- WORK INSTRUCTION -
Two lines in the data below mark the range: the one with "output ack_seq" and the one with "clear, kind code". Return both, along with every line between them, exactly.

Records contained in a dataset
= = = = = = =
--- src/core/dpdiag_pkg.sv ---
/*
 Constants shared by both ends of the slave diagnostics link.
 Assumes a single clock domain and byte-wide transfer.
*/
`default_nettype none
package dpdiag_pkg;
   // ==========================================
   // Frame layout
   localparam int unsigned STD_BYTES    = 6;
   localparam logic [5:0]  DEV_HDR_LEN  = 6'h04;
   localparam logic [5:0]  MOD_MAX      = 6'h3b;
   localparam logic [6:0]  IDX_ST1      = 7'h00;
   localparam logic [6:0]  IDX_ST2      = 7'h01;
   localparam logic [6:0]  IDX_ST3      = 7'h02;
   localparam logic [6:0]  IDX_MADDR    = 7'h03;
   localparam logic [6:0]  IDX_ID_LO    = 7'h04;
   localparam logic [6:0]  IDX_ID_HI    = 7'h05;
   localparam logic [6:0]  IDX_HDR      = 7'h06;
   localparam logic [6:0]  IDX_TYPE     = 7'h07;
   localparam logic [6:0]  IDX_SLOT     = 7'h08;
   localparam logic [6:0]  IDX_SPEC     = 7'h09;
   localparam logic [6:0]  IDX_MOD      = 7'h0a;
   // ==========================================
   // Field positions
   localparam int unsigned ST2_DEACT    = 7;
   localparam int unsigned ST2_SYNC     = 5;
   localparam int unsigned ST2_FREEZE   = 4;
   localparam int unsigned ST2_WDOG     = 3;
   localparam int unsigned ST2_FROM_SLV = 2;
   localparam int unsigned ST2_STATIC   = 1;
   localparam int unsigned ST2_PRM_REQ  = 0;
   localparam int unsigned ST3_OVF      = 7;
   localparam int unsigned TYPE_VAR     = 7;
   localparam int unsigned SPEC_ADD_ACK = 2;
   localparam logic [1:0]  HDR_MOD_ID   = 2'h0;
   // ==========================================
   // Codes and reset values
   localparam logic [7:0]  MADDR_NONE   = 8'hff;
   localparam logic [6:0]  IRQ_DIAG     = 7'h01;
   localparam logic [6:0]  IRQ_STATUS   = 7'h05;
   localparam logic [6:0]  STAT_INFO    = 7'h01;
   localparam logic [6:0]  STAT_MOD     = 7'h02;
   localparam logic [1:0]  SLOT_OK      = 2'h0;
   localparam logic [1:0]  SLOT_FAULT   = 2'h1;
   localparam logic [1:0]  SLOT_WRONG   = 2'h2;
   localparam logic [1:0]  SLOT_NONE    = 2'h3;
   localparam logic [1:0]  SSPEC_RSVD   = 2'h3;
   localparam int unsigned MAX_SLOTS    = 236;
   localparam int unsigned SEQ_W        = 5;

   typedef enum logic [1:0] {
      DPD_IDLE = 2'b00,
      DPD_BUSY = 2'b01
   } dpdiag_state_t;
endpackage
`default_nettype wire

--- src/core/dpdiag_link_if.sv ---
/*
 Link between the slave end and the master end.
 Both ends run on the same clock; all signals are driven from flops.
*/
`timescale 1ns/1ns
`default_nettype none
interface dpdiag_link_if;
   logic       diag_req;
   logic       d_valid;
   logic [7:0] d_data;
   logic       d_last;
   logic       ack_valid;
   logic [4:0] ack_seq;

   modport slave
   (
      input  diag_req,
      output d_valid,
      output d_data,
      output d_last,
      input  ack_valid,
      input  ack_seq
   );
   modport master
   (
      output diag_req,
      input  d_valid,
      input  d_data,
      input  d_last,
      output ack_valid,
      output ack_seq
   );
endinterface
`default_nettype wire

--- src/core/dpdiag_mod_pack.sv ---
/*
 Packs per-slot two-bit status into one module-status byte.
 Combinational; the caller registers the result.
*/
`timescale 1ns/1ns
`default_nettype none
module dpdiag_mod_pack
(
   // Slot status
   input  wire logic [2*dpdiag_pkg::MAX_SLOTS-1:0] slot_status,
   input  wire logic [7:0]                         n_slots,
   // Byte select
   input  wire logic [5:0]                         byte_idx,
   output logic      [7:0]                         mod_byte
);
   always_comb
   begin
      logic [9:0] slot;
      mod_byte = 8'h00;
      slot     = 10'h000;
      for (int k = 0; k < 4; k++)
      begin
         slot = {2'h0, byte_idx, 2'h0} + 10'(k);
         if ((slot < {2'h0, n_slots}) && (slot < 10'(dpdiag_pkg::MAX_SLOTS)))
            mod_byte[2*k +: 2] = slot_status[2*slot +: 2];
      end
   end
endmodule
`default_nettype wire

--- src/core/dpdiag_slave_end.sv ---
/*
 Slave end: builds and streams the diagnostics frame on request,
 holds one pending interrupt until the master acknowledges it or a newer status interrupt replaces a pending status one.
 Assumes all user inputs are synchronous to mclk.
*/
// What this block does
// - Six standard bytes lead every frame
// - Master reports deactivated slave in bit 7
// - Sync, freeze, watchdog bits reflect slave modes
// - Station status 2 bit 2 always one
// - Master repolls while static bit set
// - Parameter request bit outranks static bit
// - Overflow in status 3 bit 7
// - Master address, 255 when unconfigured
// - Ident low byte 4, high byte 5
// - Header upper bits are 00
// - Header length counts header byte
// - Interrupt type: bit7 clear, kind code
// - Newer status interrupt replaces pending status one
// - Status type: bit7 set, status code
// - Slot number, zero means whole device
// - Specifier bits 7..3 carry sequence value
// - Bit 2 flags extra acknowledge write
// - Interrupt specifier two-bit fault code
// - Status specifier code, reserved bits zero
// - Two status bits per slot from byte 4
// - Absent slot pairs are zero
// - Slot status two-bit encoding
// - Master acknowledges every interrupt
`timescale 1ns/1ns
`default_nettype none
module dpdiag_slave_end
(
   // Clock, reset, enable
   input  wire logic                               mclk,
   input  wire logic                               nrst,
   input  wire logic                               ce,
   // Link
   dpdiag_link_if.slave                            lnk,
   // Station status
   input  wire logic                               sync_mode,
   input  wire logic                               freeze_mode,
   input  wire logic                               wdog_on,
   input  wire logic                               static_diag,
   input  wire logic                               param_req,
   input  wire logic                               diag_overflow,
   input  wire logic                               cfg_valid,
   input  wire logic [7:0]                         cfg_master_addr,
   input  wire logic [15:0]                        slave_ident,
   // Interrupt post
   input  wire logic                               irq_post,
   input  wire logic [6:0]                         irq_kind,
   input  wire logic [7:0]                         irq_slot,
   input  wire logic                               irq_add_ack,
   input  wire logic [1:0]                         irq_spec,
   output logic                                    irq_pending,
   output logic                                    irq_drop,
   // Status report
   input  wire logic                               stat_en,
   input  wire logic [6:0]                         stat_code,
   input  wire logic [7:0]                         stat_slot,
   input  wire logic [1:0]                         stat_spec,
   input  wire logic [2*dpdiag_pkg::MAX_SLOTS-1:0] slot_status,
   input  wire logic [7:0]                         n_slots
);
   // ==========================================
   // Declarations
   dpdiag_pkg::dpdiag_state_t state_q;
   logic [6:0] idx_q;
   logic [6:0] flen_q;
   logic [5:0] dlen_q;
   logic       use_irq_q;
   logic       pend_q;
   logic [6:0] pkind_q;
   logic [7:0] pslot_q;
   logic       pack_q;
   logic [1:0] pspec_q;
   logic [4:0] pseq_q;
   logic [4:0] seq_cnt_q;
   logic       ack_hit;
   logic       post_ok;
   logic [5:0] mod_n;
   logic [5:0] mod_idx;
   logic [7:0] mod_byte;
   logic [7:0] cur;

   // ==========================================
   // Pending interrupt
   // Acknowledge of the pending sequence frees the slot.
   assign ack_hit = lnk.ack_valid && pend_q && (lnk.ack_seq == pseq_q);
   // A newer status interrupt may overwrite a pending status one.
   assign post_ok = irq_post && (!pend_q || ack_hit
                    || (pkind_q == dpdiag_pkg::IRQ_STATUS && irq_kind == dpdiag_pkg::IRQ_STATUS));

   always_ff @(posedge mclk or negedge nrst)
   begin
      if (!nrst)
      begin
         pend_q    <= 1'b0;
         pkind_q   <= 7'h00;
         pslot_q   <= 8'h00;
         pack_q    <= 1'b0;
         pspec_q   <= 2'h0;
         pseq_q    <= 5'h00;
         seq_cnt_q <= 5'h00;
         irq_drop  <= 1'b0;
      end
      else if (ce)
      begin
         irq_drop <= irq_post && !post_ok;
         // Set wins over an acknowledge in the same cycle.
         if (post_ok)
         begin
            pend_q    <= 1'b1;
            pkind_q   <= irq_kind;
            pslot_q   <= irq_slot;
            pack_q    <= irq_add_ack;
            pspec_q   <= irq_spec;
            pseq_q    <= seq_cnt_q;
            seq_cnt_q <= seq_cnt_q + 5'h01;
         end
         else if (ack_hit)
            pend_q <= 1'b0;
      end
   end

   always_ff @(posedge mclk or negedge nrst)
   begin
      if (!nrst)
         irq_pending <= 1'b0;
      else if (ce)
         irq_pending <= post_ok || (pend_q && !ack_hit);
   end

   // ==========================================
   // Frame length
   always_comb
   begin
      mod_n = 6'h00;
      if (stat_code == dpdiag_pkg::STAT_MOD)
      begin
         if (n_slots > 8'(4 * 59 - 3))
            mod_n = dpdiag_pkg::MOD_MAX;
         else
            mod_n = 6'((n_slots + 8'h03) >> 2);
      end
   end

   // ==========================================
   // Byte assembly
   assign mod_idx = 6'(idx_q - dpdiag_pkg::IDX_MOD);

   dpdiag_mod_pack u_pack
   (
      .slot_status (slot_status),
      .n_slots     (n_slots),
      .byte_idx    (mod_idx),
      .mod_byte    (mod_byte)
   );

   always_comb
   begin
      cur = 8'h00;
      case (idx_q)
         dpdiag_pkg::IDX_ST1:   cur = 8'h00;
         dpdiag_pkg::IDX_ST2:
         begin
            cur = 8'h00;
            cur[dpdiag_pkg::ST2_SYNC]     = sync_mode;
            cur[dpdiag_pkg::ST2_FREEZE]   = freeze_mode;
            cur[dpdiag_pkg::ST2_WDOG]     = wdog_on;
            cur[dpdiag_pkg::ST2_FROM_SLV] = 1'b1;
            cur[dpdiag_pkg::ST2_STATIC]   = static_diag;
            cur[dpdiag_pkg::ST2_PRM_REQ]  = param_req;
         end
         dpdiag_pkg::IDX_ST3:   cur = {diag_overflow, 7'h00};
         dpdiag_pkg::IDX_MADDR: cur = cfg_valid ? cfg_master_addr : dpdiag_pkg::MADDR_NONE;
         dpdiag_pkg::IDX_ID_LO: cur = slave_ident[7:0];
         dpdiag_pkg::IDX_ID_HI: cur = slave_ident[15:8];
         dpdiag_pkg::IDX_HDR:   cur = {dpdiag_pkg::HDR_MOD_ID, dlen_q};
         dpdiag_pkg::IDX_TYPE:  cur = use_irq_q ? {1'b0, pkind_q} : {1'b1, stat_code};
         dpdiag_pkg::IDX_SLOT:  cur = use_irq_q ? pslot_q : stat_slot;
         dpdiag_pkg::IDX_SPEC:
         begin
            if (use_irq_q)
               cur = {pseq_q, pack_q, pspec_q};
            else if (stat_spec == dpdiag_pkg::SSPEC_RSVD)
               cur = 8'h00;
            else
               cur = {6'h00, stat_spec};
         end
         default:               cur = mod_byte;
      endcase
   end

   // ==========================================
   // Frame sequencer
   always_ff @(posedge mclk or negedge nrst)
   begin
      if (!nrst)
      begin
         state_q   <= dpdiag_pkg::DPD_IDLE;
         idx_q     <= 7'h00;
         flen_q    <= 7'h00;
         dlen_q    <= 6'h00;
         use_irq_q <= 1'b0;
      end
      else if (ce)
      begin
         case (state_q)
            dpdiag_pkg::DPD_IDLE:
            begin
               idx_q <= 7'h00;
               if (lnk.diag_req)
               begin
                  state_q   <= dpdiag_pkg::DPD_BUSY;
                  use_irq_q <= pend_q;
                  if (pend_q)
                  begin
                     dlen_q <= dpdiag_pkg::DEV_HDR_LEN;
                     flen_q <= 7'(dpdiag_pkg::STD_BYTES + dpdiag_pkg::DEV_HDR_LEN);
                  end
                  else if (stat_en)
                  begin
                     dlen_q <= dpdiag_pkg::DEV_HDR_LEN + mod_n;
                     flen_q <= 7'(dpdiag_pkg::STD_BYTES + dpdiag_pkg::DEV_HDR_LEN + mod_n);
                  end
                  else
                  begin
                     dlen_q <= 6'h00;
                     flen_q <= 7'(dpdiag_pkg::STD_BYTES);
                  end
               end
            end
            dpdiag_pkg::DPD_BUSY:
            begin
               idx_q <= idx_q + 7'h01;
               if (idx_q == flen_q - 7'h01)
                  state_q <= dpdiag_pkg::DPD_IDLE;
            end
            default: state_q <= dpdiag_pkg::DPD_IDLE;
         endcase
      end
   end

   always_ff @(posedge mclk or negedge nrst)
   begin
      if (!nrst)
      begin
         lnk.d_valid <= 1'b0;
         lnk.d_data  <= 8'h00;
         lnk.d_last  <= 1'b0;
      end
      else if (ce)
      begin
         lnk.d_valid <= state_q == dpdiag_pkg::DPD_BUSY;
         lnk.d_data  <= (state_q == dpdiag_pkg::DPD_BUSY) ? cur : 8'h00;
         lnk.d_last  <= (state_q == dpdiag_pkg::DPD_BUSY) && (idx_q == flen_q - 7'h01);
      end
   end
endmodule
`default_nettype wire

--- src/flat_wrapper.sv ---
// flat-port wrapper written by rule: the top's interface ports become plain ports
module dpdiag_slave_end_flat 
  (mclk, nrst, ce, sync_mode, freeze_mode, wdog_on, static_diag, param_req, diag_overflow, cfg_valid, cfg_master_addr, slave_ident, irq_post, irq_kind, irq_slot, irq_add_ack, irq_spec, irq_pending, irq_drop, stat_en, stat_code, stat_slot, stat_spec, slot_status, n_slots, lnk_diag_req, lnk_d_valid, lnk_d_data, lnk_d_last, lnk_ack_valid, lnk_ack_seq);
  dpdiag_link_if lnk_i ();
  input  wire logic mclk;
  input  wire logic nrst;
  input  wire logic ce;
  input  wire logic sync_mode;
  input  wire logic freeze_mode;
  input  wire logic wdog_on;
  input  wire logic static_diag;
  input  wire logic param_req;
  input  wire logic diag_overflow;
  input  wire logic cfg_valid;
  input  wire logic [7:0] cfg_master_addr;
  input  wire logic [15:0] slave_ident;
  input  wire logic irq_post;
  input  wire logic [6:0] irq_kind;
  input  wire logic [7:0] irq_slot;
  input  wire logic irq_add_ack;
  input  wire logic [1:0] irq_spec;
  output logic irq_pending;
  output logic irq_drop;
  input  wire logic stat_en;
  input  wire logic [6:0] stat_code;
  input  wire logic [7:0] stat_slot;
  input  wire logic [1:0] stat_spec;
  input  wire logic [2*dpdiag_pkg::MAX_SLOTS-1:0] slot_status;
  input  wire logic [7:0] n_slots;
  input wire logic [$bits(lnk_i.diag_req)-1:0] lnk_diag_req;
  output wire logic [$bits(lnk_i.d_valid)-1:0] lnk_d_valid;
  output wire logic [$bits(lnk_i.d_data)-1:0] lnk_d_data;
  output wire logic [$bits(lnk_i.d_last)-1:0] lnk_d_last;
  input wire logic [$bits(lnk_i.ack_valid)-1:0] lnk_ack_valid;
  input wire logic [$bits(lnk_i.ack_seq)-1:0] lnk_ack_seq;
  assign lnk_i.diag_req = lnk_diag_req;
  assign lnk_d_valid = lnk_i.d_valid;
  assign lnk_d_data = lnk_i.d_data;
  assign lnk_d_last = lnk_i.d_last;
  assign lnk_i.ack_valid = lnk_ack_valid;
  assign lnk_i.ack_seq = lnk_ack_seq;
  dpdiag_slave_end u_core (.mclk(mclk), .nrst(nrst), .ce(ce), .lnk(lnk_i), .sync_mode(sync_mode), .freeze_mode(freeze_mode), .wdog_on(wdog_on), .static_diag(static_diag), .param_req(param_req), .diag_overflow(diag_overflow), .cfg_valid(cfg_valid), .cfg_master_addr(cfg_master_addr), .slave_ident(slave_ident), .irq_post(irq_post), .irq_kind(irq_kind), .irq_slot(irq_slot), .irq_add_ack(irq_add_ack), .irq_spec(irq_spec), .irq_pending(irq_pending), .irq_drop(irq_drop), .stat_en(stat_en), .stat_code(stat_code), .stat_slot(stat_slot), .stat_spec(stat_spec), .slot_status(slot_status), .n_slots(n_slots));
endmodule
= = = = = = =
- EXERCISE RESULT -
      output ack_seq
   );
endinterface
`default_nettype wire

--- src/core/dpdiag_mod_pack.sv ---
/*
 Packs per-slot two-bit status into one module-status byte.
 Combinational; the caller registers the result.
*/
`timescale 1ns/1ns
`default_nettype none
module dpdiag_mod_pack
(
   // Slot status
   input  wire logic [2*dpdiag_pkg::MAX_SLOTS-1:0] slot_status,
   input  wire logic [7:0]                         n_slots,
   // Byte select
   input  wire logic [5:0]                         byte_idx,
   output logic      [7:0]                         mod_byte
);
   always_comb
   begin
      logic [9:0] slot;
      mod_byte = 8'h00;
      slot     = 10'h000;
      for (int k = 0; k < 4; k++)
      begin
         slot = {2'h0, byte_idx, 2'h0} + 10'(k);
         if ((slot < {2'h0, n_slots}) && (slot < 10'(dpdiag_pkg::MAX_SLOTS)))
            mod_byte[2*k +: 2] = slot_status[2*slot +: 2];
      end
   end
endmodule
`default_nettype wire

--- src/core/dpdiag_slave_end.sv ---
/*
 Slave end: builds and streams the diagnostics frame on request,
 holds one pending interrupt until the master acknowledges it or a newer status interrupt replaces a pending status one.
 Assumes all user inputs are synchronous to mclk.
*/
// What this block does
// - Six standard bytes lead every frame
// - Master reports deactivated slave in bit 7
// - Sync, freeze, watchdog bits reflect slave modes
// - Station status 2 bit 2 always one
// - Master repolls while static bit set
// - Parameter request bit outranks static bit
// - Overflow in status 3 bit 7
// - Master address, 255 when unconfigured
// - Ident low byte 4, high byte 5
// - Header upper bits are 00
// - Header length counts header byte
// - Interrupt type: bit7 clear, kind code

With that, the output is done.